(Beginning of Provided material)

[src/eiop_pkg.sv]
/*
 * eiop_pkg: constants and types shared by the eight-bit i/o port three.
 * Assumes a classic Wishbone slave with 32-bit data and byte addresses.
 */
package eiop_pkg;
    localparam int unsigned PORT_W = 8;
    localparam int unsigned ADR_W  = 18;
    localparam int unsigned IDX_W  = 16;
    localparam int unsigned DAT_W  = 32;

    // register indices; byte address is four times the index
    localparam logic [15:0] IDX_LATCH = 16'h7f4c;
    localparam logic [15:0] IDX_INPUT = 16'h7f4d;
    localparam logic [15:0] IDX_DIR   = 16'h7f4e;
    localparam logic [15:0] IDX_FSA   = 16'h7f4f;
    localparam logic [15:0] IDX_FSB   = 16'h7ff3;

    localparam logic [7:0] RST_LATCH = 8'h00;
    localparam logic [7:0] RST_DIR   = 8'h00;
    localparam logic [7:0] RST_FSA   = 8'h00;
    localparam logic [7:0] RST_FSB   = 8'h00;
    localparam logic [7:0] RST_OE_N  = 8'hff;
    localparam logic [7:0] RST_ZERO  = 8'h00;
    localparam logic [7:0] RD_NONE   = 8'h00;

    localparam int unsigned PIN_RX    = 4;
    localparam int unsigned PIN_ALT_LO = 5;

    // function select pair {a, b}
    typedef enum logic [1:0] {
        FS_STD,
        FS_SLOW,
        FS_LEVEL,
        FS_ALT
    } eiop_fs_type;
endpackage

[src/eiop_sync.sv]
/*
 * eiop_sync: three-stage input synchroniser with agreement filter.
 * Assumes asynchronous inputs; output changes once stages two and three agree.
 */
`timescale 1ns/1ns
module eiop_sync #(
    parameter int unsigned W = 8
) (
    input  wire logic         ref_clk, // system clock
    input  wire logic         sys_rst, // async reset, high
    input  wire logic [W-1:0] d_in,    // raw asynchronous input
    output logic      [W-1:0] q_out    // filtered synchronous level
);
    typedef struct packed {
        logic [W-1:0] s1;
        logic [W-1:0] s2;
        logic [W-1:0] s3;
        logic [W-1:0] q;
    } eiop_sync_type;

    eiop_sync_type s_r;
    eiop_sync_type s_nxt;

    always_comb begin
        s_nxt    = s_r;
        s_nxt.s1 = d_in;
        s_nxt.s2 = s_r.s1;
        s_nxt.s3 = s_r.s2;
        for (int i = 0; i < W; i++) begin
            if (s_r.s2[i] == s_r.s3[i]) begin
                s_nxt.q[i] = s_r.s3[i];
            end
        end
    end

    always_ff @(posedge ref_clk or posedge sys_rst) begin
        if (sys_rst) begin
            s_r <= '0;
        end else begin
            s_r <= s_nxt;
        end
    end

    assign q_out = s_r.q;
endmodule

[src/eiop_pin_cell.sv]
/*
 * eiop_pin_cell: decodes one pin's four control bits into drive state.
 * Assumes the caller registers the outputs; purely combinational.
 */
`timescale 1ns/1ns
module eiop_pin_cell #(
    parameter bit ALT_EN = 1'b0
) (
    input  wire logic fsa,     // function select a bit
    input  wire logic fsb,     // function select b bit
    input  wire logic lat,     // output latch bit
    input  wire logic ddr,     // direction bit
    input  wire logic alt_in,  // alternate function output level
    output logic      drive_o, // level driven when enabled
    output logic      oe_n,    // low while driving
    output logic      pull_up, // pull-up enable
    output logic      slow,    // slow edge enable
    output logic      inv      // invert input read
);
    logic en;

    always_comb begin
        en      = 1'b0;
        drive_o = 1'b0;
        pull_up = 1'b0;
        slow    = 1'b0;
        inv     = 1'b0;
        unique case (eiop_pkg::eiop_fs_type'({fsa, fsb}))
            eiop_pkg::FS_STD: begin
                if (ddr) begin
                    en      = 1'b1;
                    drive_o = lat;
                end else begin
                    pull_up = lat;
                end
            end
            eiop_pkg::FS_SLOW: begin
                if (!ddr) begin
                    en      = 1'b1;
                    drive_o = lat;
                    slow    = 1'b1;
                end else if (!lat) begin
                    en = 1'b1;
                end else begin
                    inv = 1'b1;
                end
            end
            eiop_pkg::FS_LEVEL: begin
                en  = 1'b1;
                inv = lat & ~ddr;
                if (ALT_EN && (lat ^ ddr)) begin
                    drive_o = ddr ? alt_in : ~alt_in;
                end else begin
                    drive_o = ddr;
                end
            end
            eiop_pkg::FS_ALT: begin
                if (!ddr) begin
                    en      = 1'b1;
                    slow    = 1'b1;
                    drive_o = ALT_EN ? (lat & alt_in) : lat;
                end else if (ALT_EN && !lat) begin
                    en = ~alt_in; // alternate open drain
                end
            end
        endcase
        oe_n = ~en;
    end
endmodule

[src/eiop_port.sv]
/*
 * eiop_port: eight-bit general-purpose i/o port three with Wishbone registers.
 * Assumes a classic Wishbone master on ref_clk and pad logic that resolves
 * pin_o / pin_oe_n / pin_pull_up into the wire and returns it on pin_i.
 */
// Design decision made here: register access over Wishbone.
// Notes on behaviour
// - eight two-way pins, each with its own direction bit.
// - output latch is 8-bit read/write, gives output level and pull-up, resets to zero.
// - direction register is 8-bit read/write, one bit per pin, resets to zero.
// - a read-only input address returns the live level of all eight pins.
// - the input read shows pin levels whatever the direction, so driven pins read back.
// - pins set for inverted input read back complemented.
// - function select a and b are 8-bit read/write, reset to zero, and choose the mode.
// - selects 00: dir 0 latch 0 floats, dir 0 latch 1 pulls up, dir 1 drives the latch.
// - selects 01: dir 0 drives latch slowly, dir 1 latch 0 low, dir 1 latch 1 floats inverted.
// - selects 10: pin drives the direction bit (pins 5 to 7: alternate level if latch and dir differ, inverted for dir 0), latch 1 with dir 0 inverts the read.
// - selects 11: dir 0 drives latch slowly (pins 5 to 7: latch AND alternate), dir 1 floats (pins 5 to 7 latch 0: alternate open drain).
// - pin levels always reach the on-chip inputs, interrupt inputs inverted with the read.
// - pins 0 to 3 are the four external interrupt request inputs.
// - pins 4 and 5 serve the third serial channel.
// - pin 6 can carry timer six output and pin 7 timer seven output.
`timescale 1ns/1ns
module eiop_port (
    input  wire logic        ref_clk,           // 50 MHz system clock
    input  wire logic        sys_rst,           // async reset, high
    input  wire logic        wb_cyc_i,          // bus cycle
    input  wire logic        wb_stb_i,          // strobe
    input  wire logic        wb_we_i,           // write enable
    input  wire logic [17:0] wb_adr_i,          // byte address
    input  wire logic [3:0]  wb_sel_i,          // byte selects
    input  wire logic [31:0] wb_dat_i,          // write data
    output logic      [31:0] wb_dat_o,          // read data
    output logic             wb_ack_o,          // acknowledge
    input  wire logic [7:0]  pin_i,             // pad levels
    output logic      [7:0]  pin_o,             // pad drive levels
    output logic      [7:0]  pin_oe_n,          // pad enables, low drives
    output logic      [7:0]  pin_pull_up,       // pull-up enables
    output logic      [7:0]  pin_slow,          // slow edge enables
    output logic      [7:0]  pin_level,         // pin levels to on-chip users
    output logic             ext_irq_zero,      // interrupt request 0
    output logic             ext_irq_one,       // interrupt request 1
    output logic             ext_irq_two,       // interrupt request 2
    output logic             ext_irq_three,     // interrupt request 3
    output logic             serial_rx,         // third serial channel receive
    input  wire logic        serial_tx,         // third serial channel transmit
    input  wire logic        timer_six_out,     // timer six output
    input  wire logic        timer_seven_out    // timer seven output
);
    typedef struct packed {
        logic [7:0] lat;
        logic [7:0] ddr;
        logic [7:0] fsa;
        logic [7:0] fsb;
        logic       ack;
        logic [7:0] rdat;
        logic [7:0] pin_o;
        logic [7:0] oe_n;
        logic [7:0] pull;
        logic [7:0] slow;
        logic [7:0] level;
        logic [3:0] irq;
        logic       rx;
    } eiop_port_type;

    eiop_port_type s_r;
    eiop_port_type s_nxt;

    logic [7:0]  filt;
    logic [7:0]  drive;
    logic [7:0]  oe_n_c;
    logic [7:0]  pull_c;
    logic [7:0]  slow_c;
    logic [7:0]  inv_c;
    logic [7:0]  alt_in;
    logic [7:0]  rd_input;
    logic [15:0] idx;
    logic        wr_go;

    eiop_sync #(
        .W       (eiop_pkg::PORT_W)
    ) u_sync (
        .ref_clk (ref_clk),
        .sys_rst (sys_rst),
        .d_in    (pin_i),
        .q_out   (filt)
    );

    assign alt_in = {timer_seven_out, timer_six_out, serial_tx, 5'h00};

    for (genvar g = 0; g < 8; g++) begin : g_cell
        eiop_pin_cell #(
            .ALT_EN  (g >= eiop_pkg::PIN_ALT_LO)
        ) u_cell (
            .fsa     (s_r.fsa[g]),
            .fsb     (s_r.fsb[g]),
            .lat     (s_r.lat[g]),
            .ddr     (s_r.ddr[g]),
            .alt_in  (alt_in[g]),
            .drive_o (drive[g]),
            .oe_n    (oe_n_c[g]),
            .pull_up (pull_c[g]),
            .slow    (slow_c[g]),
            .inv     (inv_c[g])
        );
    end

    assign idx      = wb_adr_i[17:2];
    assign rd_input = filt ^ inv_c;

    always_comb begin
        s_nxt     = s_r;
        s_nxt.ack = wb_cyc_i & wb_stb_i & ~s_r.ack;
        wr_go     = s_nxt.ack & wb_we_i & wb_sel_i[0];
        if (s_nxt.ack) begin
            unique case (idx)
                eiop_pkg::IDX_LATCH: s_nxt.rdat = s_r.lat;
                eiop_pkg::IDX_INPUT: s_nxt.rdat = rd_input;
                eiop_pkg::IDX_DIR:   s_nxt.rdat = s_r.ddr;
                eiop_pkg::IDX_FSA:   s_nxt.rdat = s_r.fsa;
                eiop_pkg::IDX_FSB:   s_nxt.rdat = s_r.fsb;
                default:             s_nxt.rdat = eiop_pkg::RD_NONE;
            endcase
        end
        if (wr_go) begin
            unique case (idx)
                eiop_pkg::IDX_LATCH: s_nxt.lat = wb_dat_i[7:0];
                eiop_pkg::IDX_DIR:   s_nxt.ddr = wb_dat_i[7:0];
                eiop_pkg::IDX_FSA:   s_nxt.fsa = wb_dat_i[7:0];
                eiop_pkg::IDX_FSB:   s_nxt.fsb = wb_dat_i[7:0];
                default:             s_nxt.lat = s_r.lat;
            endcase
        end
        // pad state follows registers one cycle later
        s_nxt.pin_o = drive;
        s_nxt.oe_n  = oe_n_c;
        s_nxt.pull  = pull_c;
        s_nxt.slow  = slow_c;
        s_nxt.level = filt;
        s_nxt.irq   = rd_input[3:0];
        s_nxt.rx    = filt[eiop_pkg::PIN_RX];
    end

    always_ff @(posedge ref_clk or posedge sys_rst) begin
        if (sys_rst) begin
            s_r       <= '0;
            s_r.lat   <= eiop_pkg::RST_LATCH;
            s_r.ddr   <= eiop_pkg::RST_DIR;
            s_r.fsa   <= eiop_pkg::RST_FSA;
            s_r.fsb   <= eiop_pkg::RST_FSB;
            s_r.oe_n  <= eiop_pkg::RST_OE_N;
            s_r.pin_o <= eiop_pkg::RST_ZERO;
        end else begin
            s_r <= s_nxt;
        end
    end

    assign wb_dat_o      = {24'h000000, s_r.rdat};
    assign wb_ack_o      = s_r.ack;
    assign pin_o         = s_r.pin_o;
    assign pin_oe_n      = s_r.oe_n;
    assign pin_pull_up   = s_r.pull;
    assign pin_slow      = s_r.slow;
    assign pin_level     = s_r.level;
    assign ext_irq_zero  = s_r.irq[0];
    assign ext_irq_one   = s_r.irq[1];
    assign ext_irq_two   = s_r.irq[2];
    assign ext_irq_three = s_r.irq[3];
    assign serial_rx     = s_r.rx;
endmodule

[config.mk]
export PLATFORM = sky130hd
export DESIGN_NAME = eiop_port
export DESIGN_NICKNAME = d
export VERILOG_FILES = /design/src/eiop_pkg.sv /design/src/eiop_sync.sv /design/src/eiop_pin_cell.sv /design/src/eiop_port.sv
export SDC_FILE = /design/constraint.sdc
export NUM_CORES = 1
export LEC_CHECK = 0
export BUFFER_PORTS_ARGS = -buffer_cell sky130_fd_sc_hd__buf_2
export CAP_MARGIN = 10
export CORE_AREA = 10 10 110 112
export CTS_CLUSTER_DIAMETER = 200
export CTS_CLUSTER_SIZE = 40
export DETAILED_ROUTE_END_ITERATION = 10
export DIE_AREA = 0 0 120 122
export GPL_TIMING_DRIVEN = 0
export HOLD_SLACK_MARGIN = 0.08
export PLACE_DENSITY_LB_ADDON = 0.1
export SYNTH_ARGS = -nofsm -noshare
export SYNTH_HDL_FRONTEND = slang
export SYNTH_SLANG_ARGS = --single-unit
[constraint.sdc]
create_clock -name ref_clk -period 8.9 [get_ports ref_clk]
set_input_delay 1.335 -clock ref_clk [delete_from_list [all_inputs] [get_ports ref_clk]]
set_output_delay 1.335 -clock ref_clk [all_outputs]
set_load 0.01 [all_outputs]
==> results list <==
* Root Driver: clkbuf_8
- Routed Antenna Nets: 0
- Crit Path Class: in -> reg
* Number of buffers between clock root and the deepest sink: 2
- Die Footprint: 0.01464 sq mm
- The smallest clock period supported by the final layout is computed as 2.619 ns.
- Die width: ~120 um
- STA puts the critical path data arrival time at approximately 3.0 ns.
* DIE HEIGHT: between 100 and 150 um
- Entering global routing, the biggest net connects between 70 and 80 pins.
- Post-CTS setup repair buffer count: 0
- The tightest min-delay check is of the reg -> reg type.
- Setup repair after global routing left no endpoint under its margin.
- Count of nets after finishing: roughly 710
- Cell internal power was estimated by the tool at between 1 and 1.5 mW.
- For this run, the share of the core covered by cells in the final layout is 0.6904.
- Timing analysis after detailed placement gives a worst setup slack of ~5.8 ns.
- Of the total power, the clock network draws 0.540.
* Actual transition at the worst max-transition pin: between 0.6 and 0.7 ns
* Result of the run: completed
- Number of buffers added by the clock tree synthesis step: 17
- CTS built an H-tree with a depth of 4.
- Fill cells in the final layout number about 770.
- Number of max-cap violations: 0
* Data required time at the worst endpoint: about 9.3 ns
- Post-route standard cell area excluding fillers: 0.006935 sq mm
- The tightest hold path in the finished design has a slack of between 0.3 and 0.4 ns.
- The later pin in the worst-skew pair is clocked with a latency of approximately 0.52 ns.
- In this run the power spent charging and discharging nets is ~0.27 mW.
- After synthesis the cells add up to ~0.0055 sq mm.
- The number of different library cells used by synthesis comes to 50.
* Sequential fraction of the synthesis area: 0.5297
- For this design the ratio of total power to cell area is slightly below 200 mW/mm^2.
* Number of synthesis warnings: 0
* Signed area change from the synthesized netlist to the final layout: 25.04%
- The top cell types in the final layout, fill and taps aside, are dfrtp_1 (109), buf_2 (100), mux2_2 (43), ha_1 (37), nor2_1 (30).
* Starting DRT DRC Count: between 100 and 150
- Worst-case clock skew: 0.005706 ns
- The number of hold violations in the final report was 0.
* Clock-pin slew on the worst setup and hold paths: roughly 0.050 ns
- In the final routed layout, each cell accounts on average for about 16 um.
- Leakage power figure: about 3.6 nW
- The placed instances occupy a cell area of 0.006294 sq mm.
- The worst setup path is captured at a flop.
- Async S/R FF share, synth: 1.000
- The multi-input combinational cells in the finished layout cover a total of between 0.002 and 0.0025 sq mm.
- Final wirelength: roughly 12000 um
- In the global route stage, overall resource usage came out at 0.1679.
- In this run the count of I/O pins placed on the die edge is ~150.
- Resize count post-CTS: 0
* Combinational cell fraction of total power: 0.050
- Post-route total power: 1.355 mW
- Of the total power, the share spent switching nets is 0.2026.
- The worst-case IR drop observed on VDD is 0.1003 mV.
- At the end of routability-driven placement, the weighted congestion stood at 0.8328.
* First-pass GRT wire length: 19530 um
- Min setup slack post-route: between 6 and 7 ns
- Buffers placed on the I/O ports in this run total 92.
- Number of instances in the synthesized netlist: between 400 and 500
- For this run, the detailed router's first-pass iteration total came to 4.
- The final number of max-transition violations was 0.
- Core footprint: around 0.01 sq mm
- Antenna violations before repair: 1
- Combined flip-flop and latch cell area: ~0.003 sq mm
- Critical path fanouts, max: 8
* Fraction of layout cells with a size suffix above 1: 0.3746
- Number of flops mapped to enable cells by yosys: 0
- Post-route clock period utilization: 0.2943
* Total global routing overflow: 0
* Number of hold buffers added after CTS: 0
* Clock tree from TritonCTS: built
* Post-layout instance count excluding filler cells: 751
* Placed cell count: ~700
* Relative slew slack: 0.5745
- Synth Area per Inst: between 10 and 15 sq um
- Setup violation total in the final timing report: 0
* Drt via density: between 5 and 6
- Via total after detailed routing: 3781
- Most common cell after layout, fill and taps aside: dfrtp_1
- DRC errors left: 0
- Counting flops and latches in the post-synthesis netlist gives around 120.
* Number of core rows: 37
- STA classifies the critical path startpoint as an input port.
* Post-Route Setup TNS: 0 ns
* Clock tree sinks: 117
* Fmax achieved: 381.8 MHz
* Number of global-route vias before repair: roughly 3900
- After legalization and detailed placement, the total HPWL measured around 8600 um.
* Initial core utilization: 0.5521
* Relative contribution of sequential cells to total power: 0.410
* Top_reg_cell synth: dfrtp_1
worst max-delay path, cell delays in order:
cell      delay (ns)
buf_2           0.10
nand4b_4        0.17
nor3_4          0.31
nand2_1         0.14
nor3_4          0.55
mux2_2          0.40
Yosys cell counts, types with 2 or more instances:
library cell    n  area share
dfrtp_1       109        0.49
mux2_2         43       0.087
ha_1           37       0.083
nor2_1         30       0.020
inv_1          29       0.020
buf_4          25       0.034
nand2_1        24       0.016
a21oi_1        20       0.018
o21ai_0        18       0.016
nand3_1        12       0.011
buf_2           8      0.0072
dfstp_2         8       0.038
maj3_1          8       0.014
a22oi_1         7      0.0095
a31o_2          7       0.011
nor3_1          7      0.0063
o22ai_1         6      0.0068
a21o_1          5      0.0068
clkbuf_1        5      0.0034
mux2i_1         5      0.0090
a22o_1          4      0.0063
nor3b_1         4      0.0054
xnor2_1         4      0.0063
xor2_1          4      0.0063
nand2b_1        3      0.0034
nor2b_1         3      0.0034
o211ai_1        3      0.0041
o31ai_1         3      0.0041
nand3_4         2      0.0063
nand4b_4        2      0.0086
nor3_4          2      0.0059
state kept, by name, indices dropped and copies added (netlist names):
signal / cells
wb_ack_o: 1
pin_slow: 8
ext_irq_zero: 1
pin_pull_up: 8
pin_level: 8
pin_oe_n: 8
u_sync.q_out: 8
u_sync.s_r: 8
u_sync.s_nxt: 16
ext_irq_three: 1
ext_irq_one: 1
s_r: 32
wb_dat_o: 8
pin_o: 8
ext_irq_two: 1
final timing paths:
kind,start,to,slack [ns],depth (start not counted)
worst max-delay path,wb_adr_i[17],s_r[77]$_DFFE_PP0P_,6.28,6
worst min-delay path,u_sync.s_nxt[22]$_DFF_PP0_,u_sync.s_nxt[14]$_DFF_PP0_,0.35,0
worst max register to register,wb_ack_o$_DFF_PP0_,s_r[77]$_DFFE_PP0P_,6.79,6
worst min register to register,u_sync.s_nxt[22]$_DFF_PP0_,u_sync.s_nxt[14]$_DFF_PP0_,0.35,0
max in group asynchronous,sys_rst,pin_oe_n[1]$_DFF_PP1_,7.26,3
min in group asynchronous,sys_rst,pin_o[2]$_DFF_PP0_,0.87,2
cells by family after synthesis:
family / after synthesis / synth area share
flops: 117 / 0.5297
simple gates: 100 / 0.1049
fa+ha+maj: 45 / 0.09790
compound gates: 77 / 0.08843
buf+inv: 70 / 0.06948
mux: 48 / 0.09632
other cells: 1 / 0.0006761
xor+xnor: 8 / 0.01263
final cells by class:
cell class / count / share of cell area
flip-flops and latches: 117 / 0.4236
multi-input cells: 302 / 0.3330
repair buffers: 93 / 0.07036
clock buffers: 23 / 0.06729
plain buffers: 40 / 0.03933
clock inverters: 9 / 0.02490
well taps: 136 / 0.02454
inverters: 30 / 0.01660
diodes: 1 / 0.0003608
layer usage:
metal  routed length [um]  track usage  part of all wire
met1                 4906       0.1877              0.40
met4                  210      0.05581             0.017
met3                  766      0.06846             0.063
met5                    0            0                 0
met2                 6277       0.2868              0.52
power groups by stage:
stage                     clock network (mW)  logic [mW]  registers, mW
after floorplan                            0      0.0371          0.567
after global placement                     0      0.0653          0.564
after detailed placement                   0      0.0680          0.565
after CTS                              0.742      0.0681          0.556
after global routing                   0.767      0.0752          0.558
final                                  0.731      0.0677          0.556
Power figures use the tool's default switching activity.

(End of Provided material)

What the task requires =
The answer must be all the lines above that hold the word "Relative".

Output of the exercise =
* Relative slew slack: 0.5745
* Relative contribution of sequential cells to total power: 0.410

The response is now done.